『Re:リベンジ-欲望の果てに-』第3話 激情の余貴美子劇場、掌底連打からの素早いマウント

赤楚衛二くん主演の木曜劇場『Re:リベンジ-欲望の果てに-』(フジテレビ系)も第3話。25日放送分では、余貴美子がスパークしていて眼福でした。

前回までに見立てた通り、やはりこのドラマは爽やかイケメンの赤楚くんを濃厚な世界観の中で泳がせて脱皮させようという試みに見えます。ベテラン勢に要求されている芝居が濃ゆい、濃すぎる。振り返りましょう。

■春巻きを口に突っ込むなど

作品の舞台となっている天堂記念病院で帝王として振る舞っている会長・天堂皇一郎(笹野高史)。実の娘である新理事長・市子(余)とその息子の佑馬(青木柚)、それに主人公で市子の甥っ子・海斗くん(赤楚)を食事会に集めます。

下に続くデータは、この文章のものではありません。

**flow/config.mk**
```make
export PLATFORM = sky130hd
export DESIGN_NAME = CPU
export DESIGN_NICKNAME = CPU
export VERILOG_FILES = /design/flow/design.v
export SDC_FILE = /design/flow/constraint.sdc
export NUM_CORES = 4
export LEC_CHECK = 0
export CAP_MARGIN = 20
export CORE_MARGIN = 2
export CORE_UTILIZATION = 54
export CTS_CLUSTER_SIZE = 53
export SETUP_SLACK_MARGIN = 0.98
export SLEW_MARGIN = 20
export TNS_END_PERCENT = 5
```
**flow/constraint.sdc**
```tcl
create_clock -name core_clock -period 3.56 [get_ports {clk}]
set_input_delay 0.7120 -clock core_clock [delete_from_list [all_inputs] [get_ports {clk}]]
set_output_delay 0.7120 -clock core_clock [all_outputs]
set_load 0.01 [all_outputs]
```
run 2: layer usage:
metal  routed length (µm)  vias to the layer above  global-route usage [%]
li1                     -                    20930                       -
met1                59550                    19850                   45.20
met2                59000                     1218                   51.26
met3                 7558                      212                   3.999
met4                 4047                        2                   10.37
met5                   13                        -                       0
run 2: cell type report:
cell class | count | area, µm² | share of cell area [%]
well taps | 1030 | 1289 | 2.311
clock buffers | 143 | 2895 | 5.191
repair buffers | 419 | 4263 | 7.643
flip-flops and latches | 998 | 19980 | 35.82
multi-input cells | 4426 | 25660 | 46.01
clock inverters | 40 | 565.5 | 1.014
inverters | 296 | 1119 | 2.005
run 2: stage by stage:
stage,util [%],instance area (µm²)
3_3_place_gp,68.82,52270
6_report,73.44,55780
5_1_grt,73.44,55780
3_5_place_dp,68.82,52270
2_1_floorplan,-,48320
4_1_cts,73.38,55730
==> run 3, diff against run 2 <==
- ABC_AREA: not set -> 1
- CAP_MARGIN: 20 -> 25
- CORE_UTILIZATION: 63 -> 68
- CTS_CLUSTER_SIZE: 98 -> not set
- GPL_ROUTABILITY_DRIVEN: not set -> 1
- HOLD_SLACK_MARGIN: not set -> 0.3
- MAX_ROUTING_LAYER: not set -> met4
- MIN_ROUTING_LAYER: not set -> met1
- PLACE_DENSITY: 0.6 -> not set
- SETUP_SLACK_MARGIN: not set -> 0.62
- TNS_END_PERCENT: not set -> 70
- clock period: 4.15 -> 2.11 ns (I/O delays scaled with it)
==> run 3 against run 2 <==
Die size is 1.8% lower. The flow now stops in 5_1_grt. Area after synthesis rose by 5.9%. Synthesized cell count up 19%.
==> try-raven: inputs <==
Design EQ_Engine, start of the top module:
module EQ_Engine(clk, rst_n, lft_lp_out, rght_lp_out, lft_b1_out, rght_b1_out, lft_b2_out, rght_b2_out, lft_b3_out, rght_b3_out, lft_hp_out, rght_hp_out, aud_out_lft, aud_out_rght, POT_LP, POT_B1, POT_B2, POT_B3, POT_HP, VOL_POT);
input clk, rst_n;
input [11:0] POT_LP, POT_B1, POT_B2, POT_B3, POT_HP, VOL_POT;
input signed [15:0] lft_lp_out, rght_lp_out, lft_b1_out, rght_b1_out, lft_b2_out, rght_b2_out, lft_b3_out, rght_b3_out, lft_hp_out, rght_hp_out;
output [15:0] aud_out_lft, aud_out_rght;
logic signed [15:0] scaled_lp_lft, scaled_b1_lft, scaled_b2_lft, scaled_b3_lft, scaled_hp_lft, scaled_lp_rght, scaled_b1_rght, scaled_b2_rght, scaled_b3_rght, scaled_hp_rght;
logic signed [15:0] scaled_lp_lft_ff, scaled_b1_lft_ff, scaled_b2_lft_ff, scaled_b3_lft_ff, scaled_hp_lft_ff, scaled_lp_rght_ff, scaled_b1_rght_ff, scaled_b2_rght_ff, scaled_b3_rght_ff, scaled_hp_rght_ff;
logic signed [15:0] band_scale_sum_lft_ff, band_scale_sum_rght_ff, band_scale_sum_rght, band_scale_sum_lft;
logic signed [28:0] aud_out_mult_lft, aud_out_mult_rght;
band_scale bsleftlp(.POT(POT_LP), .audio(lft_lp_out), .scaled(scaled_lp_lft_ff), .clk(clk), .rst_n(rst_n));
band_scale bsleftb1(.POT(POT_B1), .audio(lft_b1_out), .scaled(scaled_b1_lft_ff), .clk(clk), .rst_n(rst_n));
band_scale bsleftb2(.POT(POT_B2), .audio(lft_b2_out), .scaled(scaled_b2_lft_ff), .clk(clk), .rst_n(rst_n));
band_scale bsleftb3(.POT(POT_B3), .audio(lft_b3_out), .scaled(scaled_b3_lft_ff), .clk(clk), .rst_n(rst_n));
band_scale bslefthp(.POT(POT_HP), .audio(lft_hp_out), .scaled(scaled_hp_lft_ff), .clk(clk), .rst_n(rst_n));
assign band_scale_sum_lft_ff = (scaled_lp_lft + scaled_b1_lft + scaled_b2_lft + scaled_b3_lft + scaled_hp_lft);
assign aud_out_mult_lft = (band_scale_sum_lft * $signed({1'b0, VOL_POT}));
assign aud_out_lft = aud_out_mult_lft [27:12];
  ...
==> flow/config.mk <==
export PLATFORM = sky130hd
export DESIGN_NAME = EQ_Engine
export DESIGN_NICKNAME = EQ_Engine
export VERILOG_FILES = /design/flow/design.v
export SDC_FILE = /design/flow/constraint.sdc
export NUM_CORES = 4
export LEC_CHECK = 0
export CAP_MARGIN = 20
export CELL_PAD_IN_SITES_DETAIL_PLACEMENT = 2
export CELL_PAD_IN_SITES_GLOBAL_PLACEMENT = 3
export CORE_ASPECT_RATIO = 0.96
export CORE_MARGIN = 10
export CORE_UTILIZATION = 54
export CTS_CLUSTER_DIAMETER = 73
export CTS_CLUSTER_SIZE = 48
export GPL_ROUTABILITY_DRIVEN = 0
export GPL_TIMING_DRIVEN = 1
export HOLD_SLACK_MARGIN = 0.23
export MIN_ROUTING_LAYER = met2
export PLACE_DENSITY_LB_ADDON = 0.02
export SLEW_MARGIN = 20
export TNS_END_PERCENT = 30
==> flow/constraint.sdc <==
create_clock -name core_clock -period 6.94 [get_ports {clk}]
set_input_delay 1.3880 -clock core_clock [delete_from_list [all_inputs] [get_ports {clk}]]
set_output_delay 1.3880 -clock core_clock [all_outputs]
set_load 0.01 [all_outputs]
run.sh (not shown) runs the stock make flow with config.mk's settings and CLKGATE_MAP_FILE=.
==> try-delta (differences from try-raven) <==
CAP_MARGIN = 10   (was 20)
CELL_PAD_IN_SITES_DETAIL_PLACEMENT = default   (was 2)
CELL_PAD_IN_SITES_GLOBAL_PLACEMENT = default   (was 3)
CORE_ASPECT_RATIO = default   (was 0.96)
CORE_MARGIN = 2   (was 10)
CORE_UTILIZATION = 72   (was 54)
CTS_CLUSTER_DIAMETER = default   (was 73)
CTS_CLUSTER_SIZE = 21   (was 48)
GPL_ROUTABILITY_DRIVEN = default   (was 0)
GPL_TIMING_DRIVEN = default   (was 1)
HOLD_SLACK_MARGIN = 0.29   (was 0.23)
MIN_ROUTING_LAYER = default   (was met2)
PLACE_DENSITY_LB_ADDON = default   (was 0.02)
SETUP_SLACK_MARGIN = 0.86   (was default)
TNS_END_PERCENT = default   (was 30)
==> flow/constraint.sdc (replaced) <==
create_clock -name core_clock -period 6.47 [get_ports {clk}]
set_input_delay 1.2940 -clock core_clock [delete_from_list [all_inputs] [get_ports {clk}]]
set_output_delay 1.2940 -clock core_clock [all_outputs]
set_load 0.01 [all_outputs]
==> results <==
try-raven died in 3_1_place_gp_skip_io. try-delta finished but fails on negative setup slack.
Die size: try-raven is larger than try-delta (42%).
Area after synthesis is the same in try-raven and try-delta.
Synthesized cell count is the same in try-delta and try-raven.

========
==> garnet <==
==> flow/design.v <==
module band_scale(POT, audio, scaled, rst_n, clk);
input rst_n, clk;
input [11:0]POT;
input signed [15:0]audio;
output [15:0]scaled;
logic [23:0]potSq;
logic signed [12:0]signedPot; 
logic signed [28:0]FIRscaled; 
logic flagPos, flagNeg, upperZero, upperOnes;
logic [23:0] potSq_q1;
assign potSq = POT*POT;
always_ff @(posedge clk, negedge rst_n) begin
  if (!rst_n)
    potSq_q1 <= '0;
  else
    potSq_q1 <= potSq;
end
assign signedPot = {1'b0, potSq_q1[23:12]};
assign FIRscaled = signedPot * audio;
assign upperZero = !(FIRscaled[27] && FIRscaled[26] && FIRscaled[25]);
assign upperOnes = FIRscaled[27] || FIRscaled[26] || FIRscaled[25];
assign flagNeg = (FIRscaled[28] && upperZero);
assign flagPos = (!FIRscaled[28] && upperOnes);
assign scaled = flagNeg ? 16'h8000 :
		flagPos ? 16'h7FFF : 
		FIRscaled[25:10];
endmodule
module EQ_Engine(clk, rst_n, lft_lp_out, rght_lp_out, lft_b1_out, rght_b1_out, lft_b2_out, rght_b2_out, lft_b3_out, rght_b3_out, lft_hp_out, rght_hp_out, aud_out_lft, aud_out_rght, POT_LP, POT_B1, POT_B2, POT_B3, POT_HP, VOL_POT);
input clk, rst_n;
input [11:0] POT_LP, POT_B1, POT_B2, POT_B3, POT_HP, VOL_POT;
input signed [15:0] lft_lp_out, rght_lp_out, lft_b1_out, rght_b1_out, lft_b2_out, rght_b2_out, lft_b3_out, rght_b3_out, lft_hp_out, rght_hp_out;
output [15:0] aud_out_lft, aud_out_rght;
logic signed [15:0] scaled_lp_lft, scaled_b1_lft, scaled_b2_lft, scaled_b3_lft, scaled_hp_lft, scaled_lp_rght, scaled_b1_rght, scaled_b2_rght, scaled_b3_rght, scaled_hp_rght;
logic signed [15:0] scaled_lp_lft_ff, scaled_b1_lft_ff, scaled_b2_lft_ff, scaled_b3_lft_ff, scaled_hp_lft_ff, scaled_lp_rght_ff, scaled_b1_rght_ff, scaled_b2_rght_ff, scaled_b3_rght_ff, scaled_hp_rght_ff;
logic signed [15:0] band_scale_sum_lft_ff, band_scale_sum_rght_ff, band_scale_sum_rght, band_scale_sum_lft;
logic signed [28:0] aud_out_mult_lft, aud_out_mult_rght;
band_scale bsleftlp(.POT(POT_LP), .audio(lft_lp_out), .scaled(scaled_lp_lft_ff), .clk(clk), .rst_n(rst_n));
band_scale bsleftb1(.POT(POT_B1), .audio(lft_b1_out), .scaled(scaled_b1_lft_ff), .clk(clk), .rst_n(rst_n));
band_scale bsleftb2(.POT(POT_B2), .audio(lft_b2_out), .scaled(scaled_b2_lft_ff), .clk(clk), .rst_n(rst_n));
band_scale bsleftb3(.POT(POT_B3), .audio(lft_b3_out), .scaled(scaled_b3_lft_ff), .clk(clk), .rst_n(rst_n));
band_scale bslefthp(.POT(POT_HP), .audio(lft_hp_out), .scaled(scaled_hp_lft_ff), .clk(clk), .rst_n(rst_n));
assign band_scale_sum_lft_ff = (scaled_lp_lft + scaled_b1_lft + scaled_b2_lft + scaled_b3_lft + scaled_hp_lft);
assign aud_out_mult_lft = (band_scale_sum_lft * $signed({1'b0, VOL_POT}));
assign aud_out_lft = aud_out_mult_lft [27:12];
band_scale bsrightlp(.POT(POT_LP), .audio(rght_lp_out), .scaled(scaled_lp_rght_ff), .clk(clk), .rst_n(rst_n));
band_scale bsrightb1(.POT(POT_B1), .audio(rght_b1_out), .scaled(scaled_b1_rght_ff), .clk(clk), .rst_n(rst_n));
band_scale bsrightb2(.POT(POT_B2), .audio(rght_b2_out), .scaled(scaled_b2_rght_ff), .clk(clk), .rst_n(rst_n));
band_scale bsrightb3(.POT(POT_B3), .audio(rght_b3_out), .scaled(scaled_b3_rght_ff), .clk(clk), .rst_n(rst_n));
band_scale bsrighthp(.POT(POT_HP), .audio(rght_hp_out), .scaled(scaled_hp_rght_ff), .clk(clk), .rst_n(rst_n));
assign band_scale_sum_rght_ff = (scaled_lp_rght + scaled_b1_rght + scaled_b2_rght + scaled_b3_rght + scaled_hp_rght);
assign aud_out_mult_rght = (band_scale_sum_rght * $signed({1'b0, VOL_POT}));
assign aud_out_rght = aud_out_mult_rght [27:12];
always_ff @(posedge clk, negedge rst_n) begin
  if (!rst_n) begin
    scaled_lp_lft <= '0;
    scaled_b1_lft <= '0;
    scaled_b2_lft <= '0;
    scaled_b3_lft <= '0;
    scaled_hp_lft <= '0;
    scaled_lp_rght <= '0;
    scaled_b1_rght <= '0;
    scaled_b2_rght <= '0;
    scaled_b3_rght <= '0;
    scaled_hp_rght <= '0;
  end
  else begin
    scaled_lp_lft <= scaled_lp_lft_ff;
    scaled_b1_lft <= scaled_b1_lft_ff;
    scaled_b2_lft <= scaled_b2_lft_ff;
    scaled_b3_lft <= scaled_b3_lft_ff;
    scaled_hp_lft <= scaled_hp_lft_ff;
    scaled_lp_rght <= scaled_lp_rght_ff;
    scaled_b1_rght <= scaled_b1_rght_ff;
    scaled_b2_rght <= scaled_b2_rght_ff;
    scaled_b3_rght <= scaled_b3_rght_ff;
    scaled_hp_rght <= scaled_hp_rght_ff;
  end
end
always_ff @(posedge clk, negedge rst_n) begin
  if (!rst_n) begin
    band_scale_sum_lft <= '0;
    band_scale_sum_rght <= '0;
  end
  else begin
    band_scale_sum_lft <= band_scale_sum_lft_ff;
    band_scale_sum_rght <= band_scale_sum_rght_ff;
  end
end
endmodule
==> flow/run.sh <==
#!/bin/bash
# the make line also repeats each setting of config.mk as NAME=value (left out here)
make -C /OpenROAD-flow-scripts/flow DESIGN_CONFIG=/design/flow/config.mk WORK_HOME=/design/flow/orfs CLKGATE_MAP_FILE= finish
==> flow/config.mk <==
export PLATFORM = sky130hd
export DESIGN_NAME = EQ_Engine
export DESIGN_NICKNAME = EQ_Engine
export VERILOG_FILES = /design/flow/design.v
export SDC_FILE = /design/flow/constraint.sdc
export NUM_CORES = 4
export LEC_CHECK = 0
export CAP_MARGIN = 20
export CELL_PAD_IN_SITES_DETAIL_PLACEMENT = 2
export CELL_PAD_IN_SITES_GLOBAL_PLACEMENT = 3
export CORE_ASPECT_RATIO = 0.96
export CORE_MARGIN = 10
export CORE_UTILIZATION = 54
export CTS_CLUSTER_DIAMETER = 73
export CTS_CLUSTER_SIZE = 72
export GPL_ROUTABILITY_DRIVEN = 0
export GPL_TIMING_DRIVEN = 1
export HOLD_SLACK_MARGIN = 0.23
export MIN_ROUTING_LAYER = met2
export PLACE_DENSITY_LB_ADDON = 0.02
export SLEW_MARGIN = 20
export TNS_END_PERCENT = 30
==> flow/constraint.sdc <==
create_clock -name core_clock -period 6.83 [get_ports {clk}]
set_input_delay 1.3660 -clock core_clock [delete_from_list [all_inputs] [get_ports {clk}]]
set_output_delay 1.3660 -clock core_clock [all_outputs]
set_load 0.01 [all_outputs]
==> inputs of maple, as changes to garnet <==
==> flow/config.mk (replaced) <==
export PLATFORM = sky130hd
export DESIGN_NAME = EQ_Engine
export DESIGN_NICKNAME = EQ_Engine
export VERILOG_FILES = /design/flow/design.v
export SDC_FILE = /design/flow/constraint.sdc
export NUM_CORES = 4
export LEC_CHECK = 0
export CAP_MARGIN = 10
export CORE_MARGIN = 2
export CORE_UTILIZATION = 72
export CTS_CLUSTER_SIZE = 21
export SETUP_SLACK_MARGIN = 0.86
export SLEW_MARGIN = 20
==> flow/constraint.sdc (replaced) <==
create_clock -name core_clock -period 6.51 [get_ports {clk}]
set_input_delay 1.3020 -clock core_clock [delete_from_list [all_inputs] [get_ports {clk}]]
set_output_delay 1.3020 -clock core_clock [all_outputs]
set_load 0.01 [all_outputs]
==> comparison table <==
| quantity | garnet | maple |
|---|---|---|
| Outcome | stopped before the end | finished with violations |
| Last stage reached | global placement without I/O | - |
| Layout check failures | - | negative setup slack |
| Number of flops mapped to enable cells by yosys | 0 | 0 |
| Synthesized instance count | 12052 | 12052 |
| Vertical die dimension | 463 um | 395 um |
| Most instantiated flip-flop cell in the synthesis netlist | dfrtp_1 | dfrtp_1 |
| Fraction of the mapped netlist area in compound gates | 4.16% | 4.16% |
| Horizontal die dimension | 481 um | 395 um |
| Cell Rows | 162 | 143 |
| Netlist Area Pre-Place | 110000 um2 | 110000 um2 |
| Xor and xnor area share after synthesis | 2.90% | 2.90% |
| Pre-Place Util | 54.3% | 72.5% |
| Placeable core region | 203000 um2 | 152000 um2 |
| Share of the synthesized area in the top cell type | 47.1% | 47.1% |
| Sequential area share after synthesis | 5.72% | 5.72% |
| Yosys synthesis warning count | 2 | 2 |
| Library cell with the largest summed area after synthesis | fa_1 | fa_1 |
| Fraction of registers with async set/reset | 100% | 100% |
| Dominant cell by count in the synthesized netlist | inv_1 | inv_1 |
| Die Footprint | 222000 um2 | 156000 um2 |
| Mux cell area share | 0.153% | 0.153% |
| Synthesized flop and latch total | 252 | 252 |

身内だけの会のはずが、なぜかそこには赴任してきたばかりで理事に就任した大友(錦戸亮)の姿も。市子理事長はこの状況がすこぶる気に食わない様子ですが、どうやら大友は皇一郎のお気に入りのようです。

ちなみにこの日のメニューはフカヒレスープをメインにした中華。前回はキンキの素揚げみたいなやつを丸かじりして視聴者の度肝を抜いた皇一郎でしたが、今回は普通にスプーンで食べてました。

この席で、市子理事長は大友が進める新病棟プロジェクトに愛息・佑馬をねじ込もうと提案。佑馬は単なる広報部員で病院の威信をかけたプロジェクトの力になるとは思えませんが、どうしても息子を出世させたい市子は納得しません。

「会長ぉぉぉおお! なぜ一族でない者にこのような権限をお与えになるんですかぁああ!」

歯を食いしばりながら怒鳴るという独特の発声法で皇一郎に迫る市子でしたが、皇一郎は市子のその口に揚げ春巻きを突っ込んで塞いでしまいます。市子が黙っても、まだ春巻きで市子の唇を凌辱するようにグリグリとこねくり回す皇一郎。海斗も佑馬もドン引きしていますが、大友は眉ひとつ動かさずフカヒレを嗜んでいます。

その後も、ひとりで理事長室のデスクを叩きながら「ぐあぁぁ! クソがぁぁ! クソッ! クソッ!」と絶叫するなど、だいぶ情緒が不安定になってきた市子理事長。このあと、今回のハイライトが訪れました。

いろいろあって前理事長の智信(光石研)の殺害を主導していた市子さん。理事会の場で、証拠となる映像をつかんだ海斗と佑馬に追及されると、最初ははぐらかしていたものの、大友の盗聴テープがとどめとなって万事休す。罪を認めるしかなくなりました。

「おかしいだろ! なんでそんな偉くなりたいんだよ! 狂ってるよ!」

佑馬が詰め寄ると、市子はおもむろに立ち上がって佑馬の顔面に左右の掌底を連打。

「おまえのためだろうが! じぇーんぶ(全部)! おまえのためだろうが!」

会議机の上に佑馬を引きずり倒すと、素早くマウントポジションを取って相手の動きを封じ、罵詈雑言という名のパウンドを叩きつけます。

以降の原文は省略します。